This is a 70's Swedish crime thriller. It obviously owes a lot to American and Italian crime thrillers from the era, but compare to those the violence here is much more oblique. And unlike the more notorious Swedish crime film "Thriller--a Cruel Picture" (which was actually banned in Sweden and pretty much everywhere else) there is not a lot of graphic sex (where American and Italian films often used graphic violence to compensate for a lack of explicit sex, Swedish films often used graphic sex to compensate for a lack of violence). Still, this is a worthwhile film. It still has a very perverse and depressingly sleazy atmosphere. It's also very realistic in a way. The protagonist does not immediately turn into a tough guy when his sister gets killed--he usually gets his butt kicked, and survives only due to luck and the incompetence of his opponents. The mob boss, rather than being pure evil, is actually rather adverse to violence and has little control over his crazed, drugged out, and generally incompetent crew. One would-be assassin only pretends to kill the protagonist and then tries to extort money from the boss. Another hood is a babbling junkie who draws all kinds of attention to himself as he and his partner attempt to dump the tied-up, unconscious hero into the bay.

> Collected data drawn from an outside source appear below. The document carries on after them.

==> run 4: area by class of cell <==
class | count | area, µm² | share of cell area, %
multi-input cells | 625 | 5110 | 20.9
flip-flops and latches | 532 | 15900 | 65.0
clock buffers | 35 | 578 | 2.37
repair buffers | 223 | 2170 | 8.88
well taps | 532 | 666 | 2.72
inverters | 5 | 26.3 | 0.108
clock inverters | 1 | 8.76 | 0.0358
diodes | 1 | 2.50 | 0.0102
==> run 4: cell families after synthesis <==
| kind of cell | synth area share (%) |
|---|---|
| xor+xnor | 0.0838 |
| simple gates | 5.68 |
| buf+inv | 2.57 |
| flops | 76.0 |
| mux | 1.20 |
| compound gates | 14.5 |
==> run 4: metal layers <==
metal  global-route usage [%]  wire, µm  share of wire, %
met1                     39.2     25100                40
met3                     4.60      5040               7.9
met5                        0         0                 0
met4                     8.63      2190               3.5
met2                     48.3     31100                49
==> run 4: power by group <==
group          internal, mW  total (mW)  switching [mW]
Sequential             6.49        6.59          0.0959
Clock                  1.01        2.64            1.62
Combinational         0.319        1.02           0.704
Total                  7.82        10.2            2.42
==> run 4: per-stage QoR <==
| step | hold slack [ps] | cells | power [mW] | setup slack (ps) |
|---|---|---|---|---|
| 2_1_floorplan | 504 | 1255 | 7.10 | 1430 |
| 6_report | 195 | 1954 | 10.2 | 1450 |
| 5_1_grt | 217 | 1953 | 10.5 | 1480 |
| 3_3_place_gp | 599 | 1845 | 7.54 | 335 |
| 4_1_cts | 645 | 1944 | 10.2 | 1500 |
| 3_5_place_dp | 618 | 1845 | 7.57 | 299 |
Background: an optimization exercise with open tools, aiming at small area, a short achievable clock period and few clock cycles. Do not read the settings as production practice. In this exercise RTL edits were held to simulation tests only and were not proved equivalent to the original. Power and IR drop assume default switching activity.

Setup of run A:
Design lru_page_replacement, start of the top module:
module lru_page_replacement #(
  parameter int FRAME_SLOTS = lru_pkg::FRAME_SLOTS_DEF
) (
  input  logic                             clk,
  input  logic                             rst_n,
  input  logic                             in_valid,
  output logic                             in_ready,
  input  logic [lru_pkg::PAGE_W-1:0]       in_page_number,
  output logic                             out_valid,
  input  logic                             out_ready,
  output logic                             out_fault,
  output logic [lru_pkg::FRAME_USED_W-1:0] out_frame_used,
  output logic                             out_evicted_valid,
  output logic [lru_pkg::PAGE_W-1:0]       out_evicted_page,
  output logic [lru_pkg::FAULT_CNT_W-1:0]  out_fault_total,
  input  logic                             cfg_psel,
  input  logic                             cfg_penable,
  input  logic                             cfg_pwrite,
  input  logic [lru_pkg::CFG_ADDR_W-1:0]   cfg_paddr,
  input  logic [lru_pkg::CFG_DATA_W-1:0]   cfg_pwdata,
  output logic [lru_pkg::CFG_DATA_W-1:0]   cfg_prdata,
  output logic                             cfg_pready
);
==> flow/config.mk <==
export PLATFORM = sky130hd
export DESIGN_NAME = lru_page_replacement
export DESIGN_NICKNAME = lru_page_replacement
export VERILOG_FILES = /design/flow/design.v
export SDC_FILE = /design/flow/constraint.sdc
export NUM_CORES = 4
export LEC_CHECK = 0
export ABC_CLOCK_PERIOD_IN_PS = 2200
export CAP_MARGIN = 20
export CORE_MARGIN = 2
export CORE_UTILIZATION = 55
export GPL_ROUTABILITY_DRIVEN = 0
export SETUP_SLACK_MARGIN = 2.3
export SLEW_MARGIN = 20
==> flow/constraint.sdc <==
create_clock -name core_clock -period 5.0 [get_ports {clk}]
set_input_delay 1.0000 -clock core_clock [delete_from_list [all_inputs] [get_ports {clk}]]
set_output_delay 1.0000 -clock core_clock [all_outputs]
set_load 0.01 [all_outputs]
run.sh (not shown) runs the stock make flow with config.mk's settings and CLKGATE_MAP_FILE= SYNTH_SCRIPT=/design/flow/synth_recipe.tcl, a recipe that flattens the netlist after the stock synthesis.
Testbench counts of run A, summed over its fixed seeds: cycles 8,848.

Actor Heinz Hopf played more sinister creeps in other Swedish exploitation films like "Exposed" and the aforementioned "Thriller". He is intentionally somewhat sympathetic here, trapped between his own crazed and incompetent underlings and the truly corrupt, powerful people who are behind him. Swedish director Arne Matson had a career as a "respectable" Swedish director, but eventually started dabbling in more exploitative fare like the Franco Nero lolita-sploitation film "The Girl" and this. He certainly knows what he's doing, and that really comes through, even with the low-budget and hacky English dubbing.